SC Colloquium: "Small Data: Ancient Greek Text Mining and the Quest for Method in Digital Humanities"
Allen J. Romano
Coordinator, MA Major in Digital Humanities
Program in Interdisciplinary Humanities
Florida State University
Scholars of Ancient Greek and Latin were among the first to deploy computers to study humanities content, beginning in the 1940s and extending to today. Classics (where these ancient languages tend to be studied) is a discipline with a long history of quantitative analysis, beginning in antiquity and amplified especially in the 19th century; as such, digital computing was a logical extension of such activities. While this remains true for many areas of "digital classics" (as a subclass of the so-called "digital humanities" more generally), machine learning, by contrast, does not sit so easily in the Classicists' toolkit. Text mining and machine learning more generally remain areas still under-explored and ripe for further research.

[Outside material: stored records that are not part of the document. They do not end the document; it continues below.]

<file path="config.mk">
export PLATFORM = sky130hd
export DESIGN_NAME = gmr_regs
export DESIGN_NICKNAME = d
export VERILOG_FILES = /design/src/gmr_pkg.sv /design/src/gmr_regs.sv
export SDC_FILE = /design/constraint.sdc
export NUM_CORES = 1
export LEC_CHECK = 0
export BUFFER_PORTS_ARGS = -buffer_cell sky130_fd_sc_hd__buf_4
export CAP_MARGIN = 20
export CELL_PAD_IN_SITES_DETAIL_PLACEMENT = 0
export CELL_PAD_IN_SITES_GLOBAL_PLACEMENT = 2
export CORE_MARGIN = 3
export CORE_UTILIZATION = 36
export CTS_CLUSTER_DIAMETER = 50
export DETAILED_ROUTE_END_ITERATION = 8
export PLACE_DENSITY_LB_ADDON = 0.1
export SYNTH_ARGS = -nofsm -noshare
export SYNTH_HDL_FRONTEND = slang
export SYNTH_SLANG_ARGS = --single-unit
</file>
<file path="constraint.sdc">
create_clock -name aclk -period 6.1 [get_ports aclk]
set_input_delay 0.305 -clock aclk [delete_from_list [all_inputs] [get_ports aclk]]
set_output_delay 0.305 -clock aclk [all_outputs]
set_load 0.05 [all_outputs]
</file>
<file path="src/gmr_pkg.sv">
// graphics memory region registers: shared constants and types
// assumes a 32-bit axi4-lite slave with one register per aligned word
package gmr_pkg;

	// ***************************************
	// register indices (byte address = index * 4)
	// ***************************************
	localparam logic [9:0] IDX_DISPLAY_WIDTH = 10'h008;
	localparam logic [9:0] IDX_DISPLAY_HEIGHT = 10'h009;
	localparam logic [9:0] IDX_FB_ZERO_BASE = 10'h00a;
	localparam logic [9:0] IDX_FB_ONE_BASE = 10'h00b;
	localparam logic [9:0] IDX_LIST_BASE_HIGH = 10'h00c;
	localparam logic [9:0] IDX_LIST_BASE_LOW = 10'h00d;
	localparam logic [9:0] IDX_SOURCE_BASE = 10'h00e;
	localparam logic [9:0] IDX_WORK_BASE = 10'h00f;
	localparam logic [9:0] IDX_GROUP_LAST = 10'h012;
	localparam logic [9:0] IDX_BUFFER_CONTROL = 10'h020;
	localparam logic [9:0] IDX_ACTIVE_STATUS = 10'h021;

	// ***************************************
	// field widths and positions
	// ***************************************
	localparam int WIDTH_BITS = 10;
	localparam int HEIGHT_BITS = 9;
	localparam int FB_BITS = 6;
	localparam int LIST_TOP_BITS = 7;
	localparam int LIST_BOTTOM_BITS = 11;
	localparam int LIST_BOTTOM_LSB = 5;
	localparam int SOURCE_BITS = 6;
	localparam int SOURCE_LSB = 1;
	localparam int WORK_BITS = 7;
	localparam int ORIGIN_STATUS_LSB = 8;
	localparam int SELECT_BIT = 0;

	// ***************************************
	// bus answers
	// ***************************************
	localparam logic [1:0] RESP_OKAY = 2'h0;
	localparam logic [1:0] RESP_SLVERR = 2'h2;

	// one-bit gray sequences for the bus channels
	typedef enum logic [0:0] {
		GMR_W_IDLE = 1'h0,
		GMR_W_RESP = 1'h1
	} gmr_wr_t;

	typedef enum logic [0:0] {
		GMR_R_IDLE = 1'h0,
		GMR_R_DATA = 1'h1
	} gmr_rd_t;

endpackage

</file>
<file path="src/gmr_regs.sv">
// graphics memory region register bank behind an axi4-lite slave
// assumes update strobes and the bus are synchronous to aclk
`timescale 1ns/10ps
`default_nettype none

module gmr_regs #(
	parameter int ADDR_W = 12
) (
	input wire logic aclk,
	input wire logic aresetn,
	input wire logic [ADDR_W-1:0] s_axi_awaddr,
	input wire logic [2:0] s_axi_awprot,
	input wire logic s_axi_awvalid,
	output logic s_axi_awready,
	input wire logic [31:0] s_axi_wdata,
	input wire logic [3:0] s_axi_wstrb,
	input wire logic s_axi_wvalid,
	output logic s_axi_wready,
	output logic [1:0] s_axi_bresp,
	output logic s_axi_bvalid,
	input wire logic s_axi_bready,
	input wire logic [ADDR_W-1:0] s_axi_araddr,
	input wire logic [2:0] s_axi_arprot,
	input wire logic s_axi_arvalid,
	output logic s_axi_arready,
	output logic [31:0] s_axi_rdata,
	output logic [1:0] s_axi_rresp,
	output logic s_axi_rvalid,
	input wire logic s_axi_rready,
	input wire logic internal_update,
	input wire logic external_update,
	output logic [gmr_pkg::WIDTH_BITS-1:0] width_field,
	output logic [gmr_pkg::HEIGHT_BITS-1:0] height_field,
	output logic shown_buffer_select,
	output logic [gmr_pkg::FB_BITS-1:0] display_addr_top,
	output logic [gmr_pkg::FB_BITS-1:0] origin_addr_top,
	output logic [gmr_pkg::LIST_TOP_BITS+gmr_pkg::LIST_BOTTOM_BITS-1:0] list_addr,
	output logic [gmr_pkg::SOURCE_BITS-1:0] source_addr_top,
	output logic [gmr_pkg::WORK_BITS-1:0] work_addr_top
);

	// ***************************************
	// state
	// ***************************************
	typedef struct packed {
		gmr_pkg::gmr_wr_t wr;
		gmr_pkg::gmr_rd_t rd;
		logic aw_got;
		logic [9:0] aw_idx;
		logic w_got;
		logic [15:0] w_data;
		logic [1:0] w_strb;
		logic awready;
		logic wready;
		logic arready;
		logic [1:0] bresp;
		logic [31:0] rdata;
		logic [1:0] rresp;
		logic [gmr_pkg::WIDTH_BITS-1:0] width;
		logic [gmr_pkg::HEIGHT_BITS-1:0] height;
		logic [gmr_pkg::FB_BITS-1:0] fb0_pend;
		logic [gmr_pkg::FB_BITS-1:0] fb1_pend;
		logic [gmr_pkg::FB_BITS-1:0] fb0_act;
		logic [gmr_pkg::FB_BITS-1:0] fb1_act;
		logic sel;
		logic [gmr_pkg::FB_BITS-1:0] shown;
		logic [gmr_pkg::FB_BITS-1:0] origin;
		logic [gmr_pkg::LIST_TOP_BITS-1:0] list_top;
		logic [gmr_pkg::LIST_BOTTOM_BITS-1:0] list_bottom;
		logic [gmr_pkg::SOURCE_BITS-1:0] source_top;
		logic [gmr_pkg::WORK_BITS-1:0] work_top;
	} gmr_state_t;

	gmr_state_t st;
	gmr_state_t next_st;

	// byte-lane merge of a 16-bit register image
	function automatic logic [15:0] merge16(input logic [15:0] old, input logic [15:0] data,
		input logic [1:0] strb);
		logic [15:0] res;
		res = old;
		if (strb[0]) begin
			res[7:0] = data[7:0];
		end
		if (strb[1]) begin
			res[15:8] = data[15:8];
		end
		return res;
	endfunction

	// register image as software sees it; reserved bits read zero
	function automatic logic [15:0] image(input gmr_state_t s, input logic [9:0] idx);
		logic [15:0] v;
		v = 16'h0000;
		if (idx == gmr_pkg::IDX_DISPLAY_WIDTH) begin
			v[gmr_pkg::WIDTH_BITS-1:0] = s.width;
		end else if (idx == gmr_pkg::IDX_DISPLAY_HEIGHT) begin
			v[gmr_pkg::HEIGHT_BITS-1:0] = s.height;
		end else if (idx == gmr_pkg::IDX_FB_ZERO_BASE) begin
			v[gmr_pkg::FB_BITS-1:0] = s.fb0_pend;
		end else if (idx == gmr_pkg::IDX_FB_ONE_BASE) begin
			v[gmr_pkg::FB_BITS-1:0] = s.fb1_pend;
		end else if (idx == gmr_pkg::IDX_LIST_BASE_HIGH) begin
			v[gmr_pkg::LIST_TOP_BITS-1:0] = s.list_top;
		end else if (idx == gmr_pkg::IDX_LIST_BASE_LOW) begin
			v[15:gmr_pkg::LIST_BOTTOM_LSB] = s.list_bottom;
		end else if (idx == gmr_pkg::IDX_SOURCE_BASE) begin
			v[gmr_pkg::SOURCE_BITS:gmr_pkg::SOURCE_LSB] = s.source_top;
		end else if (idx == gmr_pkg::IDX_WORK_BASE) begin
			v[gmr_pkg::WORK_BITS-1:0] = s.work_top;
		end else if (idx == gmr_pkg::IDX_BUFFER_CONTROL) begin
			v[gmr_pkg::SELECT_BIT] = s.sel;
		end else if (idx == gmr_pkg::IDX_ACTIVE_STATUS) begin
			v[gmr_pkg::FB_BITS-1:0] = s.shown;
			v[gmr_pkg::ORIGIN_STATUS_LSB+gmr_pkg::FB_BITS-1:gmr_pkg::ORIGIN_STATUS_LSB] = s.origin;
		end
		return v;
	endfunction

	// mapped: the memory-control group plus the two buffer words
	function automatic logic mapped(input logic [9:0] idx);
		return (idx >= gmr_pkg::IDX_DISPLAY_WIDTH && idx <= gmr_pkg::IDX_GROUP_LAST) ||
			idx == gmr_pkg::IDX_BUFFER_CONTROL || idx == gmr_pkg::IDX_ACTIVE_STATUS;
	endfunction

	// ***************************************
	// next state
	// ***************************************
	always_comb begin
		logic [15:0] wv;
		logic [9:0] ridx;
		wv = 16'h0000;
		ridx = s_axi_araddr[11:2];
		next_st = st;

		// address and data are taken in either order
		if (s_axi_awvalid && st.awready) begin
			next_st.aw_got = 1'b1;
			next_st.aw_idx = s_axi_awaddr[11:2];
		end
		if (s_axi_wvalid && st.wready) begin
			next_st.w_got = 1'b1;
			next_st.w_data = s_axi_wdata[15:0];
			next_st.w_strb = s_axi_wstrb[1:0];
		end

		case (st.wr)
			gmr_pkg::GMR_W_IDLE: begin
				if (next_st.aw_got && next_st.w_got) begin
					wv = merge16(image(st, next_st.aw_idx), next_st.w_data, next_st.w_strb);
					next_st.aw_got = 1'b0;
					next_st.w_got = 1'b0;
					next_st.wr = gmr_pkg::GMR_W_RESP;
					next_st.bresp = mapped(next_st.aw_idx) ? gmr_pkg::RESP_OKAY :
						gmr_pkg::RESP_SLVERR;
					if (next_st.aw_idx == gmr_pkg::IDX_DISPLAY_WIDTH) begin
						next_st.width = wv[gmr_pkg::WIDTH_BITS-1:0];
					end else if (next_st.aw_idx == gmr_pkg::IDX_DISPLAY_HEIGHT) begin
						next_st.height = wv[gmr_pkg::HEIGHT_BITS-1:0];
					end else if (next_st.aw_idx == gmr_pkg::IDX_FB_ZERO_BASE) begin
						next_st.fb0_pend = wv[gmr_pkg::FB_BITS-1:0];
					end else if (next_st.aw_idx == gmr_pkg::IDX_FB_ONE_BASE) begin
						next_st.fb1_pend = wv[gmr_pkg::FB_BITS-1:0];
					end else if (next_st.aw_idx == gmr_pkg::IDX_LIST_BASE_HIGH) begin
						next_st.list_top = wv[gmr_pkg::LIST_TOP_BITS-1:0];
					end else if (next_st.aw_idx == gmr_pkg::IDX_LIST_BASE_LOW) begin
						next_st.list_bottom = wv[15:gmr_pkg::LIST_BOTTOM_LSB];
					end else if (next_st.aw_idx == gmr_pkg::IDX_SOURCE_BASE) begin
						next_st.source_top = wv[gmr_pkg::SOURCE_BITS:gmr_pkg::SOURCE_LSB];
					end else if (next_st.aw_idx == gmr_pkg::IDX_WORK_BASE) begin
						next_st.work_top = wv[gmr_pkg::WORK_BITS-1:0];
					end else if (next_st.aw_idx == gmr_pkg::IDX_BUFFER_CONTROL) begin
						next_st.sel = wv[gmr_pkg::SELECT_BIT];
					end
				end
			end
			gmr_pkg::GMR_W_RESP: begin
				if (s_axi_bready) begin
					next_st.wr = gmr_pkg::GMR_W_IDLE;
				end
			end
			default: begin
				next_st.wr = gmr_pkg::GMR_W_IDLE;
			end
		endcase

		// read: one cycle from address to data
		case (st.rd)
			gmr_pkg::GMR_R_IDLE: begin
				if (s_axi_arvalid && st.arready) begin
					next_st.rd = gmr_pkg::GMR_R_DATA;
					next_st.rdata = {16'h0000, image(st, ridx)};
					next_st.rresp = mapped(ridx) ? gmr_pkg::RESP_OKAY :
						gmr_pkg::RESP_SLVERR;
				end
			end
			gmr_pkg::GMR_R_DATA: begin
				if (s_axi_rready) begin
					next_st.rd = gmr_pkg::GMR_R_IDLE;
				end
			end
			default: begin
				next_st.rd = gmr_pkg::GMR_R_IDLE;
			end
		endcase

		// select clears before routing, so display and flag never disagree
		if (!aresetn) begin
			next_st.sel = 1'b0;
		end

		// pending copy moves only at its update event
		if (internal_update) begin
			if (next_st.sel) begin
				next_st.fb1_act = next_st.fb1_pend;
			end else begin
				next_st.fb0_act = next_st.fb0_pend;
			end
		end
		if (external_update) begin
			if (next_st.sel) begin
				next_st.fb0_act = next_st.fb0_pend;
			end else begin
				next_st.fb1_act = next_st.fb1_pend;
			end
		end

		// select flag splits display and origin
		next_st.shown = next_st.sel ? next_st.fb1_act : next_st.fb0_act;
		next_st.origin = next_st.sel ? next_st.fb0_act : next_st.fb1_act;

		// ready flags registered so outputs come from flip-flops
		next_st.awready = !next_st.aw_got && next_st.wr == gmr_pkg::GMR_W_IDLE;
		next_st.wready = !next_st.w_got && next_st.wr == gmr_pkg::GMR_W_IDLE;
		next_st.arready = next_st.rd == gmr_pkg::GMR_R_IDLE;

		// reset here touches only bus control; region fields kept, select cleared above
		if (!aresetn) begin
			next_st.wr = gmr_pkg::GMR_W_IDLE;
			next_st.rd = gmr_pkg::GMR_R_IDLE;
			next_st.aw_got = 1'b0;
			next_st.w_got = 1'b0;
			next_st.awready = 1'b0;
			next_st.wready = 1'b0;
			next_st.arready = 1'b0;
			next_st.bresp = gmr_pkg::RESP_OKAY;
			next_st.rresp = gmr_pkg::RESP_OKAY;
			next_st.rdata = 32'h00000000;
		end
	end

	// ***************************************
	// registers
	// ***************************************
	// no reset branch: field contents must survive reset
	always_ff @(posedge aclk) begin
		st <= next_st;
	end

	// ***************************************
	// outputs
	// ***************************************
	assign s_axi_awready = st.awready;
	assign s_axi_wready = st.wready;
	assign s_axi_bvalid = st.wr == gmr_pkg::GMR_W_RESP;
	assign s_axi_bresp = st.bresp;
	assign s_axi_arready = st.arready;
	assign s_axi_rvalid = st.rd == gmr_pkg::GMR_R_DATA;
	assign s_axi_rdata = st.rdata;
	assign s_axi_rresp = st.rresp;
	assign width_field = st.width;
	assign height_field = st.height;
	assign shown_buffer_select = st.sel;
	assign display_addr_top = st.shown;
	assign origin_addr_top = st.origin;
	assign list_addr = {st.list_top, st.list_bottom};
	assign source_addr_top = st.source_top;
	// same work base for either pixel depth
	assign work_addr_top = st.work_top;

endmodule

`default_nettype wire

</file>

In this presentation, I will report on some experiments using text mining to study ancient Greek tragedy and Homeric poetry. The initial research focuses on a series of questions about how to identify and understand different kinds of speakers in these two types of Ancient Greek poetry. The first tests approach the corpus in light of familiar socio-linguistic classification tasks. What distinguishes speakers in terms of gender, status, age, or ethnicity? The second stage tests genre-based classification, for example, by comparing across the highly formalized genres of tragedy and Homeric poetry. Finally, to return to the questions that are most of interest to humanists, what can the results of classification then tell us about the texts themselves? Can the markers of text mining effectively classify speakers or genres in unknown pieces of ancient literature? Can such classification at the corpus level inform the "close-reading" which philology traditionally seeks? Though the material is specifically that of Ancient Greek literature, this particular example of "small data" is presented both for its own methods and results and for the pressing issues facing humanists who seek to use quantitative methods with their data but who may do so with idiosyncratically humanistic lenses and assumptions.